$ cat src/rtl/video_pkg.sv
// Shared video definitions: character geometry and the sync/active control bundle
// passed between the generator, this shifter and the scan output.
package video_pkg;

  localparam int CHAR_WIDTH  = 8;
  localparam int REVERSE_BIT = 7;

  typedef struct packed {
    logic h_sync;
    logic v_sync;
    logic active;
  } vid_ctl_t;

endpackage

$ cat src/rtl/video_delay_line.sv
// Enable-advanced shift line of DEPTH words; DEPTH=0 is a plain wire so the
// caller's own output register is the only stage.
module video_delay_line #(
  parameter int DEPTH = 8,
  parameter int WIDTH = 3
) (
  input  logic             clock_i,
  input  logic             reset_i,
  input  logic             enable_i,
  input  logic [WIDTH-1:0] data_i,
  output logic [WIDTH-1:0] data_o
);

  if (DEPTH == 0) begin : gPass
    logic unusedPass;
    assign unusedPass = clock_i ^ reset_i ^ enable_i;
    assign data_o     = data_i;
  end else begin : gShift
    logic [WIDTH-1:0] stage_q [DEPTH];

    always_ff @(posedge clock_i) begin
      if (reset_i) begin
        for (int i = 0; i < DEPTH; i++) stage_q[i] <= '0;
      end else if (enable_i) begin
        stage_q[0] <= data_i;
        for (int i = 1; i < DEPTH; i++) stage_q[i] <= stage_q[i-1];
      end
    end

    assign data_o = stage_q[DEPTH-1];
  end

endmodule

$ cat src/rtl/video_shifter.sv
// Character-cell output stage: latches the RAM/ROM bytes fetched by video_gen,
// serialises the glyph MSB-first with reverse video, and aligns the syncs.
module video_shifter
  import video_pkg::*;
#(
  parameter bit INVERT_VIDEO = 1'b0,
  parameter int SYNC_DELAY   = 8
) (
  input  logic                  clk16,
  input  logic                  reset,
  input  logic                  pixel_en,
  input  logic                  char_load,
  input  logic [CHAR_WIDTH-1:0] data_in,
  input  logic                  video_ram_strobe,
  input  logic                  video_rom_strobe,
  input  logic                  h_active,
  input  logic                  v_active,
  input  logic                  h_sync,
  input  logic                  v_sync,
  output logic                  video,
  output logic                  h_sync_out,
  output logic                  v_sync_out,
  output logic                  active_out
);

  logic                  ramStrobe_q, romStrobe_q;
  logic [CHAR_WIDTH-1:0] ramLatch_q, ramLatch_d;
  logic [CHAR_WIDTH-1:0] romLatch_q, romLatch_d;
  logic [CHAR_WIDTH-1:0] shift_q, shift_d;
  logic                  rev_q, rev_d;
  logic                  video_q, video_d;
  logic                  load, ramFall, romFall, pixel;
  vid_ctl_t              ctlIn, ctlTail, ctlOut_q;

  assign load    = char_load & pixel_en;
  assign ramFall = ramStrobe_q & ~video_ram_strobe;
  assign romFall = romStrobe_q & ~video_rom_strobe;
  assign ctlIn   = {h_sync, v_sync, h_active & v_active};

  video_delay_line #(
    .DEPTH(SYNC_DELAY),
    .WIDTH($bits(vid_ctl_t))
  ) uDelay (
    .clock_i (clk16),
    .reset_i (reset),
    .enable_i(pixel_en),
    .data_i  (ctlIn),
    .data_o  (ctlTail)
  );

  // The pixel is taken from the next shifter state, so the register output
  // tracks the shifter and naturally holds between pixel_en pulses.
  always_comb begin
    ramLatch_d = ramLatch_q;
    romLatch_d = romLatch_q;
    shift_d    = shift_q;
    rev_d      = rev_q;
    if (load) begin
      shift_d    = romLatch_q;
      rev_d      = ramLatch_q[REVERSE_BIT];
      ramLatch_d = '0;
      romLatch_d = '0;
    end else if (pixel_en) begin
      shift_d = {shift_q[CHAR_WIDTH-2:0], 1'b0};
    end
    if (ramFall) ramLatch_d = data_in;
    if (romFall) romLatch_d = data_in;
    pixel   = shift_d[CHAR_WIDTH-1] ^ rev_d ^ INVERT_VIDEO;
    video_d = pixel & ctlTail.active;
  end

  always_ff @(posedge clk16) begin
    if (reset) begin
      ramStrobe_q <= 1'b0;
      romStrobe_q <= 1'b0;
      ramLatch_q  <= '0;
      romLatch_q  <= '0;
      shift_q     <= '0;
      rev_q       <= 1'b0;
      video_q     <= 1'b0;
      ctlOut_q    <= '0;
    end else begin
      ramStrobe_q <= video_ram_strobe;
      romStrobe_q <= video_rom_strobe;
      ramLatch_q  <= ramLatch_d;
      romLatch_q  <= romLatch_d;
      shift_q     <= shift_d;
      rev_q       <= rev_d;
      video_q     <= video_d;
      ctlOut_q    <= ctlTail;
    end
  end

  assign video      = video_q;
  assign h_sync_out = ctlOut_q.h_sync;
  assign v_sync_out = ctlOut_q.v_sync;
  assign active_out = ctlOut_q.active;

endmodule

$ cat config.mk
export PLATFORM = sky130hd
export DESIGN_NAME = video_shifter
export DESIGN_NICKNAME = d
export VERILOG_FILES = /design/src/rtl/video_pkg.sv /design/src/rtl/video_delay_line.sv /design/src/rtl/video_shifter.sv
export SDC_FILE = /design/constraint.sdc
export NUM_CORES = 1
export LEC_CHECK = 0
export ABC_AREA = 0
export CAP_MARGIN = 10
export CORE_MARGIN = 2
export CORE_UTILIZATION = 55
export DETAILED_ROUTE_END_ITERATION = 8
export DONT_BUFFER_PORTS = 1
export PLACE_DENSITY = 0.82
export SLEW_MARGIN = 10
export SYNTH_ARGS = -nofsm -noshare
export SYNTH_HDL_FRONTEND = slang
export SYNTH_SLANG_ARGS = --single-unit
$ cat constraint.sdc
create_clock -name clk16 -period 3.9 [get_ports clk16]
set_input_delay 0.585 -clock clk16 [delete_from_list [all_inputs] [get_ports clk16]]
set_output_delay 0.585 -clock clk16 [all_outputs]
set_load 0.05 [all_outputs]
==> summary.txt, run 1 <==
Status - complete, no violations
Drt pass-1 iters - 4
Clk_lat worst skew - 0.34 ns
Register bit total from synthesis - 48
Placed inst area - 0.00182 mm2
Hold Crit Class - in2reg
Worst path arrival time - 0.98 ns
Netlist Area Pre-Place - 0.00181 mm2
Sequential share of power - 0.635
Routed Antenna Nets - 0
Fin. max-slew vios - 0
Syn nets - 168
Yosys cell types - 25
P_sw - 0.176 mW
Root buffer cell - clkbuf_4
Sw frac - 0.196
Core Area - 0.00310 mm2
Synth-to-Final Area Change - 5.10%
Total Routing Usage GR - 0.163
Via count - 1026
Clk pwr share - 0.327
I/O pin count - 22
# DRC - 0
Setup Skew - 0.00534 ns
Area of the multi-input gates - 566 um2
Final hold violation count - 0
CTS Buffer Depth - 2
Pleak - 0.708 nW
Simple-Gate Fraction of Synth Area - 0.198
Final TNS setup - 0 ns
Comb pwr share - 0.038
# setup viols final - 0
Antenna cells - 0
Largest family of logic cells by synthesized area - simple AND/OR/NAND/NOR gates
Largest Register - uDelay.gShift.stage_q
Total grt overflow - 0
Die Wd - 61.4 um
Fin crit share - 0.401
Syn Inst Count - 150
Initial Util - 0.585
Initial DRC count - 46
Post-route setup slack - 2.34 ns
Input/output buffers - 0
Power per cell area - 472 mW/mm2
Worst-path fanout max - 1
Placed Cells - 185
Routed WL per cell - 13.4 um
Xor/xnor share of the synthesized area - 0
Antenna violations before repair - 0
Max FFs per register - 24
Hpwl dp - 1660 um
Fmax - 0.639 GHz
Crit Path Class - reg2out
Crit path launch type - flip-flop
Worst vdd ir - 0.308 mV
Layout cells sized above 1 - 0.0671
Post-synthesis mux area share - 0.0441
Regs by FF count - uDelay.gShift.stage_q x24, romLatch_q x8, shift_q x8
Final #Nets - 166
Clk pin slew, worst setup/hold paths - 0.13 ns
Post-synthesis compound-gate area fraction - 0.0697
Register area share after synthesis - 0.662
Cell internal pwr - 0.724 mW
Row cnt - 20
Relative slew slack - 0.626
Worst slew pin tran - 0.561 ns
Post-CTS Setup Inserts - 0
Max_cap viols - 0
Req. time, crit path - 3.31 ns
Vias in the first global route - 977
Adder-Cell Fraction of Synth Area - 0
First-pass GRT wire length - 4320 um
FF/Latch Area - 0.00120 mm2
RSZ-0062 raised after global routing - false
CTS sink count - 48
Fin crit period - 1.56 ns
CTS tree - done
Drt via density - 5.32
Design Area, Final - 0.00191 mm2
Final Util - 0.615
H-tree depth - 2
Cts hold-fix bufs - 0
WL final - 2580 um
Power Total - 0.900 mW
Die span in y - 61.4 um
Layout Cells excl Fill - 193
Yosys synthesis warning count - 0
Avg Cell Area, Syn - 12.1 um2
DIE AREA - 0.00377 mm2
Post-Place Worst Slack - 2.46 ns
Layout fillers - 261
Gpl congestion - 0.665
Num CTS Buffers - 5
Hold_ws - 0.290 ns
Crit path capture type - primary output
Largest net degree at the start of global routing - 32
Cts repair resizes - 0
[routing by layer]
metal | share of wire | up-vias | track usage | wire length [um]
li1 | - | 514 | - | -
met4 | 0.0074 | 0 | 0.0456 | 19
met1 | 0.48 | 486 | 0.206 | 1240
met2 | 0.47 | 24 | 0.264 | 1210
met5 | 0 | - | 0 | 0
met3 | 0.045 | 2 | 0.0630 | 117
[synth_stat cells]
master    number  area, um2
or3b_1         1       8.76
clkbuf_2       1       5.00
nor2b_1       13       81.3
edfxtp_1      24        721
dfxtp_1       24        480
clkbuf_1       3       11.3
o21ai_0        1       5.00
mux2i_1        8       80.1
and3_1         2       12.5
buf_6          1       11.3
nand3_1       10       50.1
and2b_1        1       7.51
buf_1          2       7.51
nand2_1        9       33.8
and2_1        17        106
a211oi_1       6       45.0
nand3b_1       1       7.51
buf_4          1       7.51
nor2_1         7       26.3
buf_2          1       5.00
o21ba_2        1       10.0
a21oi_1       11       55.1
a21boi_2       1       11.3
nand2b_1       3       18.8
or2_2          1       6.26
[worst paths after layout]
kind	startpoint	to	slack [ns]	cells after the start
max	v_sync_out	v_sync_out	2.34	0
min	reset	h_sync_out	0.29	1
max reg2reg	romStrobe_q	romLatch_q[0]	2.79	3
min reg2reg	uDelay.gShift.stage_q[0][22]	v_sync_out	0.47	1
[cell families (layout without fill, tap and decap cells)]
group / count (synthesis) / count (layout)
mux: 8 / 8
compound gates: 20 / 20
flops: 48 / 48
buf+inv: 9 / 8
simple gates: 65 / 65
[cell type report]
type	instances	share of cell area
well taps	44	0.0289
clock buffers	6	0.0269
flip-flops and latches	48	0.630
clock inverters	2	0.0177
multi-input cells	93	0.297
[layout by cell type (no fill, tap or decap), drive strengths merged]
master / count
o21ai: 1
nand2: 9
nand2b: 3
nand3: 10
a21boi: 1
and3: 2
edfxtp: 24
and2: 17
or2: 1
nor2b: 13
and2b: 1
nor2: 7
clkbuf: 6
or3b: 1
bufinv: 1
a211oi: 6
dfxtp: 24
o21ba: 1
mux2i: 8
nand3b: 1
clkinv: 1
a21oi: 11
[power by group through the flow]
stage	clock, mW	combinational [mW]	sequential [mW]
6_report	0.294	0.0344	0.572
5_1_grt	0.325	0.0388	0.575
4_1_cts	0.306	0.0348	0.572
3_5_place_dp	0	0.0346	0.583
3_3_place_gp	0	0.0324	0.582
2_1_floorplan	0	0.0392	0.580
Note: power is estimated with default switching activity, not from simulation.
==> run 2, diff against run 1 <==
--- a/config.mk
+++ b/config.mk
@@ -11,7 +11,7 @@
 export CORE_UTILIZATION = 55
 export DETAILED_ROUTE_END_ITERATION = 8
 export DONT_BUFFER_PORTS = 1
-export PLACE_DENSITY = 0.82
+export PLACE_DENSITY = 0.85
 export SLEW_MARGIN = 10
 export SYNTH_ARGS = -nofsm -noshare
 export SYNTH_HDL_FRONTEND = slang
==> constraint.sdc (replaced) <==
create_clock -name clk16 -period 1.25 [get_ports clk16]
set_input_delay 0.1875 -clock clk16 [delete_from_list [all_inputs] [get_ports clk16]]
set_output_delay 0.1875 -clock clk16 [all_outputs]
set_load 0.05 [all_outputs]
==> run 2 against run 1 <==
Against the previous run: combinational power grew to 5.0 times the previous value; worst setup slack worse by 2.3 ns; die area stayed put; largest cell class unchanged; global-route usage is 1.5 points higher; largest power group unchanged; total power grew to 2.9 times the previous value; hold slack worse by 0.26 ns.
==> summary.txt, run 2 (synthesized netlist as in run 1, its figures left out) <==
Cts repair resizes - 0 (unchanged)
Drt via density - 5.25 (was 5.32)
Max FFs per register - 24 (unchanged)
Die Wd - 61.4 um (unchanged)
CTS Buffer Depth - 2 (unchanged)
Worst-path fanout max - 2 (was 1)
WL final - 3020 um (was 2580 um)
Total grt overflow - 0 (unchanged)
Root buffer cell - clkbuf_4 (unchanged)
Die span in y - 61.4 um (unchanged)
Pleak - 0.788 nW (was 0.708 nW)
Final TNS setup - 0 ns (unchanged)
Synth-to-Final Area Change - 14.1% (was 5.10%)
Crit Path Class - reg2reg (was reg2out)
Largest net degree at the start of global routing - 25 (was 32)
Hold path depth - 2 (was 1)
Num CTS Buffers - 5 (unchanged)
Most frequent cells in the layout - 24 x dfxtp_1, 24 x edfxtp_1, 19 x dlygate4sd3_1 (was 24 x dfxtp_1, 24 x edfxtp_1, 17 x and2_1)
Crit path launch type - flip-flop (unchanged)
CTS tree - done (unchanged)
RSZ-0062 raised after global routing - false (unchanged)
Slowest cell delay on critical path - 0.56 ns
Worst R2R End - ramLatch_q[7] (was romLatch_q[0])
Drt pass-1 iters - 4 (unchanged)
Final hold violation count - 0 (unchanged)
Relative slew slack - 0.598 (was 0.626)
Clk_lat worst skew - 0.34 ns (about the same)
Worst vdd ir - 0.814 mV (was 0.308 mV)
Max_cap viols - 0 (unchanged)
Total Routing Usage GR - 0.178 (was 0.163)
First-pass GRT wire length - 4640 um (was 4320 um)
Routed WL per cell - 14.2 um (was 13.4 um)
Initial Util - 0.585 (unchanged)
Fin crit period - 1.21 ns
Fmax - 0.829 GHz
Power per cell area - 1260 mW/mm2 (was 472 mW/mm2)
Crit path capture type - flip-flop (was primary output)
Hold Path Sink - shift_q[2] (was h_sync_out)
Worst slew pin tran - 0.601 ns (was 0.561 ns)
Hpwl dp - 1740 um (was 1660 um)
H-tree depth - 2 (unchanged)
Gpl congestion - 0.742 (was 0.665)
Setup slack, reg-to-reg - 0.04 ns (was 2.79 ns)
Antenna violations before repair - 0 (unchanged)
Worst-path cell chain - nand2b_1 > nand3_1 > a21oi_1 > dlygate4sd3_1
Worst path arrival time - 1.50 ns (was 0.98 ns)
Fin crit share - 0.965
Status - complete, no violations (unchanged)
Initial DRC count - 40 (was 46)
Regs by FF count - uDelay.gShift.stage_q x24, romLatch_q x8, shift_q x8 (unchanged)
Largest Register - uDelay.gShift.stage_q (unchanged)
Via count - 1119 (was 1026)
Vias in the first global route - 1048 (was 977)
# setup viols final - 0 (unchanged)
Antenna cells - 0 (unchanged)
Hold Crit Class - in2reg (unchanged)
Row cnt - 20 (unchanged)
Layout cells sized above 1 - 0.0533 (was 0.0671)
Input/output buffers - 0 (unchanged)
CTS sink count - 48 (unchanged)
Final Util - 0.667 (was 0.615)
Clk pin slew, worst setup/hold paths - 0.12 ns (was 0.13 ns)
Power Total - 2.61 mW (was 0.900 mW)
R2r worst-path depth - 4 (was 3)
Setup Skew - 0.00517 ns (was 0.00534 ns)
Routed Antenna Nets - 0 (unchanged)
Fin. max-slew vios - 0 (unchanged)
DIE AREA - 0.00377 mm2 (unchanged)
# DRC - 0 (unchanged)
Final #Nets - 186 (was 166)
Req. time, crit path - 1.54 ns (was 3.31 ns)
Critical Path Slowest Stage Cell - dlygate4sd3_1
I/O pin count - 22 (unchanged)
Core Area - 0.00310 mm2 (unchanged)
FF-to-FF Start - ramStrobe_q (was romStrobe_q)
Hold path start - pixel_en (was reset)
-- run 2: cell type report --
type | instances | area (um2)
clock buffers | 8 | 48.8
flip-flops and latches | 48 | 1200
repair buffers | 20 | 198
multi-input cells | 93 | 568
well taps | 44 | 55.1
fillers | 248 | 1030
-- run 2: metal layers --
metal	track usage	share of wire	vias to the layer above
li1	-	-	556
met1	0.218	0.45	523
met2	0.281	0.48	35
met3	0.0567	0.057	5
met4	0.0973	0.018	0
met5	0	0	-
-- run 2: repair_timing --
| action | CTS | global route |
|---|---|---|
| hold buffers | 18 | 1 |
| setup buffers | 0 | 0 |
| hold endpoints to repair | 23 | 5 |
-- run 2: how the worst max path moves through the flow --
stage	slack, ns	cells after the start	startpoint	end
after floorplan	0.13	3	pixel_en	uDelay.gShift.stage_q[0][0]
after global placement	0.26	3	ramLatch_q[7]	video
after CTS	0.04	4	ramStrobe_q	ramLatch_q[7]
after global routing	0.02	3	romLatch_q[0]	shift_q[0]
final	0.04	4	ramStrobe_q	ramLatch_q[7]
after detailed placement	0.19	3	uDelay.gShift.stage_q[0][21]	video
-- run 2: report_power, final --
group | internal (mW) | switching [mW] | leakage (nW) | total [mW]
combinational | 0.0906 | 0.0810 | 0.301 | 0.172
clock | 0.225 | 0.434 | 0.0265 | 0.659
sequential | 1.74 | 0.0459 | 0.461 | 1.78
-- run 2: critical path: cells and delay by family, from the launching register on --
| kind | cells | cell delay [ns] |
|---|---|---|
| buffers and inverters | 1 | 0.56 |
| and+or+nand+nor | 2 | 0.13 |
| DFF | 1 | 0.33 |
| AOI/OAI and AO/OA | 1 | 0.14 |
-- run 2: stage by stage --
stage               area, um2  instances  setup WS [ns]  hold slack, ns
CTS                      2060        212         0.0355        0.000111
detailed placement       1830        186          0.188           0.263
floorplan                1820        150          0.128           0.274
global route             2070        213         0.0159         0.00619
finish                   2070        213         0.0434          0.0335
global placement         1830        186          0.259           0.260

Problem to work on: Ending with the line containing "logic unusedPass;", please print exactly the lines of the material above from its first line onward, and nothing else.

Exercise answer:
$ cat src/rtl/video_pkg.sv
// Shared video definitions: character geometry and the sync/active control bundle
// passed between the generator, this shifter and the scan output.
package video_pkg;

  localparam int CHAR_WIDTH  = 8;
  localparam int REVERSE_BIT = 7;

  typedef struct packed {
    logic h_sync;
    logic v_sync;
    logic active;
  } vid_ctl_t;

endpackage

$ cat src/rtl/video_delay_line.sv
// Enable-advanced shift line of DEPTH words; DEPTH=0 is a plain wire so the
// caller's own output register is the only stage.
module video_delay_line #(
  parameter int DEPTH = 8,
  parameter int WIDTH = 3
) (
  input  logic             clock_i,
  input  logic             reset_i,
  input  logic             enable_i,
  input  logic [WIDTH-1:0] data_i,
  output logic [WIDTH-1:0] data_o
);

  if (DEPTH == 0) begin : gPass
    logic unusedPass;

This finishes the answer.